- **HOW TO COMPLETE THIS TASK**: Among the entries below, find all lines that include "repair" and copy them.

- **SOURCE DATA**:
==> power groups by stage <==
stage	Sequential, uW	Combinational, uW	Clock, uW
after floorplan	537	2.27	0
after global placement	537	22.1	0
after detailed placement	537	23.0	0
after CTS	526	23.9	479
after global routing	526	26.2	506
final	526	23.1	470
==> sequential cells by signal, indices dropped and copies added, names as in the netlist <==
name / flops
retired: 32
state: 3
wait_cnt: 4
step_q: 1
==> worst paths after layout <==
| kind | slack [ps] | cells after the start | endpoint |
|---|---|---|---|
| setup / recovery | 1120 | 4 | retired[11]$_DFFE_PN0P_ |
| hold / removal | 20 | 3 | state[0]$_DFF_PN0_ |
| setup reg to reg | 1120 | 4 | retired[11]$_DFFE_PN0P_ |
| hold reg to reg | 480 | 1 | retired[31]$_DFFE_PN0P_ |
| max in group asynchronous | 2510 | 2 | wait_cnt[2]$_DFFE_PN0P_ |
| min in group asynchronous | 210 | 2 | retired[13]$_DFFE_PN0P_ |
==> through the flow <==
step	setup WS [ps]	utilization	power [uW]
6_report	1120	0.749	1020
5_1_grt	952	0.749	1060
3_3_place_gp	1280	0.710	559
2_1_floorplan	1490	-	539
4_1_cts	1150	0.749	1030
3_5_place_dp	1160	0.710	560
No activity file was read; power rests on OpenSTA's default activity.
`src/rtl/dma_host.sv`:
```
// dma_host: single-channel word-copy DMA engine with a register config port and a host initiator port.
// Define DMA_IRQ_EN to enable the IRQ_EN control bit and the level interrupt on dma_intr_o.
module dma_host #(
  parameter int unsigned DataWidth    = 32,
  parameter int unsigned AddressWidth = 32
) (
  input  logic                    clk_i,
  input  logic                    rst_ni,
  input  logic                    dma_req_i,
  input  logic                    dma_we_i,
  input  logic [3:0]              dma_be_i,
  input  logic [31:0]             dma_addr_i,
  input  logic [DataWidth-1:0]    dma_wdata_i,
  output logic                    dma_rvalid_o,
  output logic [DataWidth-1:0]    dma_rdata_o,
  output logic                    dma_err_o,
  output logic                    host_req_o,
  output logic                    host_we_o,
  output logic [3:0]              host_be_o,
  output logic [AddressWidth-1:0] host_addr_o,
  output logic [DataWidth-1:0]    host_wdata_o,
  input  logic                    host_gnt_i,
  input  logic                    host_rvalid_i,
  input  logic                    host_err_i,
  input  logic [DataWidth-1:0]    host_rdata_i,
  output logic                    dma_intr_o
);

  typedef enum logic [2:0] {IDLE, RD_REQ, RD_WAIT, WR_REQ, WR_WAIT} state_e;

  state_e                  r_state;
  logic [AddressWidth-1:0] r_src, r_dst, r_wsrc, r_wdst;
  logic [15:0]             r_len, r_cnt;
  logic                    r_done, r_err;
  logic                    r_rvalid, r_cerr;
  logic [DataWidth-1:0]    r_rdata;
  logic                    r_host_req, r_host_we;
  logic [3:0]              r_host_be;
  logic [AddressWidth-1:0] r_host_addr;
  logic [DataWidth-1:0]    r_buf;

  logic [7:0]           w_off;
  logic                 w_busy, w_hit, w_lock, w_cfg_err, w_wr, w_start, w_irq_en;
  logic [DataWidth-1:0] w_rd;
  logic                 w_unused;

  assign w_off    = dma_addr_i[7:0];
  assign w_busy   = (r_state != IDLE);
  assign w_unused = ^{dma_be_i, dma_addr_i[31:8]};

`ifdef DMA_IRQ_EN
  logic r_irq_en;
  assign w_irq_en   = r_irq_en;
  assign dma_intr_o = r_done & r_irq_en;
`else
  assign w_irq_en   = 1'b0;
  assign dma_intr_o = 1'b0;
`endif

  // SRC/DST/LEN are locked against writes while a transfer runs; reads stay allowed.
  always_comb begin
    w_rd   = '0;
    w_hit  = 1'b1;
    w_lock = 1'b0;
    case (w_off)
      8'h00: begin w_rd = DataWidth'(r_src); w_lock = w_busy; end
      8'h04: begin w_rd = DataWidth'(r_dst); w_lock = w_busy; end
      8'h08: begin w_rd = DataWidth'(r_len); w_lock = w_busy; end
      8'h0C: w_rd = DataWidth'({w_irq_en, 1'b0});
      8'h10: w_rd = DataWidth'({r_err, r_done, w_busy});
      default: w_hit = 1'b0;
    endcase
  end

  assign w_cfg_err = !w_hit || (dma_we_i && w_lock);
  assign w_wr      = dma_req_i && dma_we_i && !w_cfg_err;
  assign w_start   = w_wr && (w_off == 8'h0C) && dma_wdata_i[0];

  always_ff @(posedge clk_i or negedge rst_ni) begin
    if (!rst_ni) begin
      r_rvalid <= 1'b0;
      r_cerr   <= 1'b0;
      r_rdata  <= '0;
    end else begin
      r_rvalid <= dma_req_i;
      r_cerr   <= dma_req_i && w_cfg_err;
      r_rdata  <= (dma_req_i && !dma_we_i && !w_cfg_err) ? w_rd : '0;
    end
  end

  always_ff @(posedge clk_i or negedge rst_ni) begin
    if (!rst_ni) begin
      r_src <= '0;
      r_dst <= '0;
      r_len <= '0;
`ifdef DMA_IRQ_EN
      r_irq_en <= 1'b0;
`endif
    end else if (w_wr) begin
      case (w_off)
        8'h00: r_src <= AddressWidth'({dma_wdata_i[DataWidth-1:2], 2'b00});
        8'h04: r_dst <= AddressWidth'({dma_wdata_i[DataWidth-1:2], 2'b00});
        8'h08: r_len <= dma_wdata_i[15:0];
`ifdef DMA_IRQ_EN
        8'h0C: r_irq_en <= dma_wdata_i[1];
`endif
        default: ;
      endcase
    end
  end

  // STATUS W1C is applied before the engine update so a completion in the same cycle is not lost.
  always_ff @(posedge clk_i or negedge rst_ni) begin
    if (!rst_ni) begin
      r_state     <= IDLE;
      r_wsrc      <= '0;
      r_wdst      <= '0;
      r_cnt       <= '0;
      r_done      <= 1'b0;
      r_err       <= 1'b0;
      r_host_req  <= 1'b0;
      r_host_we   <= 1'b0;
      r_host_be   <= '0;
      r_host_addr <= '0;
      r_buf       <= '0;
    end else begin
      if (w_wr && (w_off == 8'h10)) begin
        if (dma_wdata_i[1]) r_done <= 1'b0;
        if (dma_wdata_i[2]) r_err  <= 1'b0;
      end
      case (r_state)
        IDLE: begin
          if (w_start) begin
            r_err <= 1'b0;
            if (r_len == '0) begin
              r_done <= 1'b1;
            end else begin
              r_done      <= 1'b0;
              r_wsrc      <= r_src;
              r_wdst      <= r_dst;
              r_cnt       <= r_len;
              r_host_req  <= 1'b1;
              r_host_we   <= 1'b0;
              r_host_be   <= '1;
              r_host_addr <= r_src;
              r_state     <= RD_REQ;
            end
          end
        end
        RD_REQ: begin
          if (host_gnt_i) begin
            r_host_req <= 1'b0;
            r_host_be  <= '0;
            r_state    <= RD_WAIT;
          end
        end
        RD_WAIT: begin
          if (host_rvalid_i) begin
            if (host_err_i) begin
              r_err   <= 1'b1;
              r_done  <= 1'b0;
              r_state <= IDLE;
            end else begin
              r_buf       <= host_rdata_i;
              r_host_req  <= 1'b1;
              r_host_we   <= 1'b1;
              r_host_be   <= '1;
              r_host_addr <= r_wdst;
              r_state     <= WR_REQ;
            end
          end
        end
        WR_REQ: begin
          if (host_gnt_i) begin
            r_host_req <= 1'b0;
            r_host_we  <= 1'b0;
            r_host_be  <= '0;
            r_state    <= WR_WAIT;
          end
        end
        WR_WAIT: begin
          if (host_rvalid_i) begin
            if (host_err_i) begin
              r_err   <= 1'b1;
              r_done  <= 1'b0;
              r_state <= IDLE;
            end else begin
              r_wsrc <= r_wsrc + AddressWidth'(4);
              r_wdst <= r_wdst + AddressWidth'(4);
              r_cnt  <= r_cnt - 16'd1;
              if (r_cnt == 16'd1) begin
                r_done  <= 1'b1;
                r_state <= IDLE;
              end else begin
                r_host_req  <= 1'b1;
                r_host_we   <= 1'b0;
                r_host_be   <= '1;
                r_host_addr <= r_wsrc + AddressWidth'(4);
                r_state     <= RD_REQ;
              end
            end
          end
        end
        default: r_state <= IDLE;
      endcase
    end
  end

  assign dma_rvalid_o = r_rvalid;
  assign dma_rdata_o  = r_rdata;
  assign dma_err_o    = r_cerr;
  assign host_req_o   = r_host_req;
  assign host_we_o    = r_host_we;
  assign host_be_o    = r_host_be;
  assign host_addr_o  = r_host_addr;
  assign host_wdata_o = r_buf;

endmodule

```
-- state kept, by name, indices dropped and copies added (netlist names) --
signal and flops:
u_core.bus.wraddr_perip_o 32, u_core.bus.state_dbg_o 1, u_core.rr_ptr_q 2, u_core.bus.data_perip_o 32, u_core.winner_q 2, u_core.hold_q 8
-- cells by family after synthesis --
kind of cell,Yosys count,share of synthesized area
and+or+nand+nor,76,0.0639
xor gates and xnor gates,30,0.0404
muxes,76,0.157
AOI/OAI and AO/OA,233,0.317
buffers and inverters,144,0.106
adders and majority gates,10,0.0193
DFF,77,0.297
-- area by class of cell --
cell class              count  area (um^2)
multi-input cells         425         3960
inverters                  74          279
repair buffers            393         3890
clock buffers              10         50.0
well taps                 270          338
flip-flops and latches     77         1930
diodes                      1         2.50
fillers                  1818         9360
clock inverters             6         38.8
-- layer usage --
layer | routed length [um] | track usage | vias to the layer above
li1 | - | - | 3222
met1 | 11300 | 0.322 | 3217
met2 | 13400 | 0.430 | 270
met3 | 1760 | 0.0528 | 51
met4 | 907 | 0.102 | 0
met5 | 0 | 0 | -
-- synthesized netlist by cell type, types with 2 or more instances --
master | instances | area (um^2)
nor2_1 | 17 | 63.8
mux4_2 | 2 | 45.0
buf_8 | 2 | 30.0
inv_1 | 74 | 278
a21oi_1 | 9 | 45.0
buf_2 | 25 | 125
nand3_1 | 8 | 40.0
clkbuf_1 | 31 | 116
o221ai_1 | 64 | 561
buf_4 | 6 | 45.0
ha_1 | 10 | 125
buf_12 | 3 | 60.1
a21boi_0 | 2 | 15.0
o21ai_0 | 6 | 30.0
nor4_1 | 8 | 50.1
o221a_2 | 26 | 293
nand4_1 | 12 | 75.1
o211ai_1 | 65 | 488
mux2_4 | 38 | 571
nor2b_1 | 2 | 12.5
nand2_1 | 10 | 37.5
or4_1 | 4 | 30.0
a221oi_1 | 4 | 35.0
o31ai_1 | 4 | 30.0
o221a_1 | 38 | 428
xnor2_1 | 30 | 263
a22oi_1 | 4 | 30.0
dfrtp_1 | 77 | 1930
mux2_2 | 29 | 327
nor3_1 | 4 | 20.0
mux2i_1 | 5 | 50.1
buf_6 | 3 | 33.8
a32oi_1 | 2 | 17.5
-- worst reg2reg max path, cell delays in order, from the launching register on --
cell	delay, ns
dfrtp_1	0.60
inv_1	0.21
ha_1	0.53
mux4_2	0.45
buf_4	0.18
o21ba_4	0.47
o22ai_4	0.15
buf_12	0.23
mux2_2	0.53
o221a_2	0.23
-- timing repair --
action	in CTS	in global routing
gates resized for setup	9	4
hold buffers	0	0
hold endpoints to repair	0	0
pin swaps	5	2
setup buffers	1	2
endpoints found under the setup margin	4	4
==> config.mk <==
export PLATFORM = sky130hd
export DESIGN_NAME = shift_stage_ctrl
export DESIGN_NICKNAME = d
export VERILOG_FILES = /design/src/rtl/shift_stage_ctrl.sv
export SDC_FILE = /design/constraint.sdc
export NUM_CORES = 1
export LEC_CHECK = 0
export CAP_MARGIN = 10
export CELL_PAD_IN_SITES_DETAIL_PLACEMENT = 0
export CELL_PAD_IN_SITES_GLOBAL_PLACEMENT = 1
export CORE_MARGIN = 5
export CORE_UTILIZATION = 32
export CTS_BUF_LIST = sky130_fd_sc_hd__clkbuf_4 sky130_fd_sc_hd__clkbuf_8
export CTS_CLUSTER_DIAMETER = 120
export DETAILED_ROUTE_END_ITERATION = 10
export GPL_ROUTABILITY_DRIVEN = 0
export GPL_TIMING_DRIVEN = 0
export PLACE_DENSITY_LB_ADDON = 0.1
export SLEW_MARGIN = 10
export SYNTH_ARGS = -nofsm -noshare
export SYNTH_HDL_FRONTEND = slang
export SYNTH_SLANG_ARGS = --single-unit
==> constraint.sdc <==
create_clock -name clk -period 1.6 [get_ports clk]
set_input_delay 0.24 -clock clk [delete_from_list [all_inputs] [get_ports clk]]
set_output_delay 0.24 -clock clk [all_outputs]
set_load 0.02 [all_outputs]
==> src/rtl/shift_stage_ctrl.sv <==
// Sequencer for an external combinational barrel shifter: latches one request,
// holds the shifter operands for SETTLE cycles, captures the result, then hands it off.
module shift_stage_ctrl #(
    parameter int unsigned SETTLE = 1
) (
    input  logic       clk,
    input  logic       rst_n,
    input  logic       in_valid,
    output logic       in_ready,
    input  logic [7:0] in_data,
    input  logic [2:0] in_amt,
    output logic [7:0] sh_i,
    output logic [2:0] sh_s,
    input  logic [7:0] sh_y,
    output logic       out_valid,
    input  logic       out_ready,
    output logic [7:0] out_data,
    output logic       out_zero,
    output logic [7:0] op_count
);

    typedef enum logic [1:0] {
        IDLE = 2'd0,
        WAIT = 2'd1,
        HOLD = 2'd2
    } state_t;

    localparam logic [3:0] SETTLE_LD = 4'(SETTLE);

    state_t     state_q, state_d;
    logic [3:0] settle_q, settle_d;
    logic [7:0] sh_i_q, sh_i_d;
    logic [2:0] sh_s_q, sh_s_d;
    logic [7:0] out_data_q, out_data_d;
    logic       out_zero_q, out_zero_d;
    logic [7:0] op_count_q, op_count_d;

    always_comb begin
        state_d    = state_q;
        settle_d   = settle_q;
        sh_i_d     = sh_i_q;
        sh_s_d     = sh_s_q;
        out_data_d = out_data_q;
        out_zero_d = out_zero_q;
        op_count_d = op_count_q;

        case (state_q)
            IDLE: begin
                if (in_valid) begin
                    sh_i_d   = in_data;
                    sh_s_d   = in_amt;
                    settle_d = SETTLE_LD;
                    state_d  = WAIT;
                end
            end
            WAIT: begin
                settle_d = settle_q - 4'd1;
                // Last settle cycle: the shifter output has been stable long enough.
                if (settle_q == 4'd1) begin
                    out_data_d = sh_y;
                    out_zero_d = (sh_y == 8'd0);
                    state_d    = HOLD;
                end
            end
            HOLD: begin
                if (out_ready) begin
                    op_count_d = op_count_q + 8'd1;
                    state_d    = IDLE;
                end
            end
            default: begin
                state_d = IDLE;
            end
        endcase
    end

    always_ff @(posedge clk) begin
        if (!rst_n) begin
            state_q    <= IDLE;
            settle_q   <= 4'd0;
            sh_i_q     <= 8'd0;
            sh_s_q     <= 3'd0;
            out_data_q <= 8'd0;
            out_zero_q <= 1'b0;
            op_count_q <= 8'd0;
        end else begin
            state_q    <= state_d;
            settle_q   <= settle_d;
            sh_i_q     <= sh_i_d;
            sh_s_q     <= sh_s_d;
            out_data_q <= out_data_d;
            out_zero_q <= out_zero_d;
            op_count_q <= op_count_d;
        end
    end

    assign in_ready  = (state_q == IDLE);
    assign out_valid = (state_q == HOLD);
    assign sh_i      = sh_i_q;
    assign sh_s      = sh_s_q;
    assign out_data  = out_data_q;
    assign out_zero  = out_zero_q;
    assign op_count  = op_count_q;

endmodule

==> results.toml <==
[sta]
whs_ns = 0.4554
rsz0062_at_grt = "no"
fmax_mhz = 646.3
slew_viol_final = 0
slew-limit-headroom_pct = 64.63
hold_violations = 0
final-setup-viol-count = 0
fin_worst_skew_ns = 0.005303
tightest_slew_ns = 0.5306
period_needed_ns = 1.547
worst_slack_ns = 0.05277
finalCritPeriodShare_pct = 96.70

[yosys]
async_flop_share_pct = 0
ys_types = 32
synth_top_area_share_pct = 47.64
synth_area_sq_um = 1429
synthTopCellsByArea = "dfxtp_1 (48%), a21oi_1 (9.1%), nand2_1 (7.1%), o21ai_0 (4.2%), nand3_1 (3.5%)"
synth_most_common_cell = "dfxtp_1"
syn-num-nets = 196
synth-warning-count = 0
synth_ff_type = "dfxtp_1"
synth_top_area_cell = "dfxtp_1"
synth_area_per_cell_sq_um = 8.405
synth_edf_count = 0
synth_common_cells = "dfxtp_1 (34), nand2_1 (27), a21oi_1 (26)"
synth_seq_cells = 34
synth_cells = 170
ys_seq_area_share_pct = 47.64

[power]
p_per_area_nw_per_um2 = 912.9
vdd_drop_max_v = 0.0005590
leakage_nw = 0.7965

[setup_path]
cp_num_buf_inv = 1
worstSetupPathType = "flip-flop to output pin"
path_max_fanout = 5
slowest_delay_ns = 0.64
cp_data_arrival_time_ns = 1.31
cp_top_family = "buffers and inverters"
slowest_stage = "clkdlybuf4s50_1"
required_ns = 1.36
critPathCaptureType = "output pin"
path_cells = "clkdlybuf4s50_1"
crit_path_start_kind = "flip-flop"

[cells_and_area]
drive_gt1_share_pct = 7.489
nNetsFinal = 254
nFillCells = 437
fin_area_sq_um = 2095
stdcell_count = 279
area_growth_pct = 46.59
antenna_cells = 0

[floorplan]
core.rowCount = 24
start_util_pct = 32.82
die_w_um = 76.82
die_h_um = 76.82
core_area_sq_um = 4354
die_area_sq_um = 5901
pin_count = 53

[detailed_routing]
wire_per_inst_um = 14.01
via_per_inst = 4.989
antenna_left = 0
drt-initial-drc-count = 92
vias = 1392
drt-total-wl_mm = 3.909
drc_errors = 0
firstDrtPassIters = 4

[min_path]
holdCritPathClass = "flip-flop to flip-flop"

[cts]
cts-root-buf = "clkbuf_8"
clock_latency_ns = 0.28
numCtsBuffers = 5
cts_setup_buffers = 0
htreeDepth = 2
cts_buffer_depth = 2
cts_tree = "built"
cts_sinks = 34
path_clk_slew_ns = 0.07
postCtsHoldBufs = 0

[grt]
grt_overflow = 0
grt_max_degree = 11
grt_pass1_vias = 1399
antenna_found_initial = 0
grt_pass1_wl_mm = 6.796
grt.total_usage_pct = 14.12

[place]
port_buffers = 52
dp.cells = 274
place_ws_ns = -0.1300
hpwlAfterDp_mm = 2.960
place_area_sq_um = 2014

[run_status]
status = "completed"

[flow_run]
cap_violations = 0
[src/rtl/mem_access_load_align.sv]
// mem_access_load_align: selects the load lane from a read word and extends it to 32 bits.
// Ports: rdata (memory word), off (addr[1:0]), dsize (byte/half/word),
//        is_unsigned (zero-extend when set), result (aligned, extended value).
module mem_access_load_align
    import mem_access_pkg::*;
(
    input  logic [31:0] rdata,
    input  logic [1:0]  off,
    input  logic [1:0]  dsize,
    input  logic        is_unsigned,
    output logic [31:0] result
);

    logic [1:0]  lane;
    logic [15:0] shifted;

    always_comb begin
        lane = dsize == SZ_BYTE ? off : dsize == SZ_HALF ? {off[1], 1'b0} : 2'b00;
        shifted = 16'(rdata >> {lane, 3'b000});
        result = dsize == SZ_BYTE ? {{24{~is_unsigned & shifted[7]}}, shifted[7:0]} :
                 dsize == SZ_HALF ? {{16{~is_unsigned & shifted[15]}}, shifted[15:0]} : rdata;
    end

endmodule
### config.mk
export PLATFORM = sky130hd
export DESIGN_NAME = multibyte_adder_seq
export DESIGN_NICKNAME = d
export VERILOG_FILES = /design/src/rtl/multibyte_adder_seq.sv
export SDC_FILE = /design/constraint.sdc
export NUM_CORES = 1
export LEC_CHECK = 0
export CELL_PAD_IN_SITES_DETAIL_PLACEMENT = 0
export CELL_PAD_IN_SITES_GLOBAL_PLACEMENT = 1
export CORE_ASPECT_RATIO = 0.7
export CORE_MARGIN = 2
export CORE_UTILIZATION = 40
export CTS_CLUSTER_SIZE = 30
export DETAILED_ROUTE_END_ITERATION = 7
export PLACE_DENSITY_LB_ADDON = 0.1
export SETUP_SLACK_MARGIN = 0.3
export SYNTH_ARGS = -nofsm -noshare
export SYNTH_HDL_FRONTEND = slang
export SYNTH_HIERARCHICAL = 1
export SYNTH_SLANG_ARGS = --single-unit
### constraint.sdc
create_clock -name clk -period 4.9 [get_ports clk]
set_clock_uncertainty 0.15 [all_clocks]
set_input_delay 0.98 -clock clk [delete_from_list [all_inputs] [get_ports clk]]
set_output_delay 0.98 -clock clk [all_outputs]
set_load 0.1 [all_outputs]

- **ANSWER FOR THIS EXERCISE**:
repair buffers            393         3890
-- timing repair --
hold endpoints to repair	0	0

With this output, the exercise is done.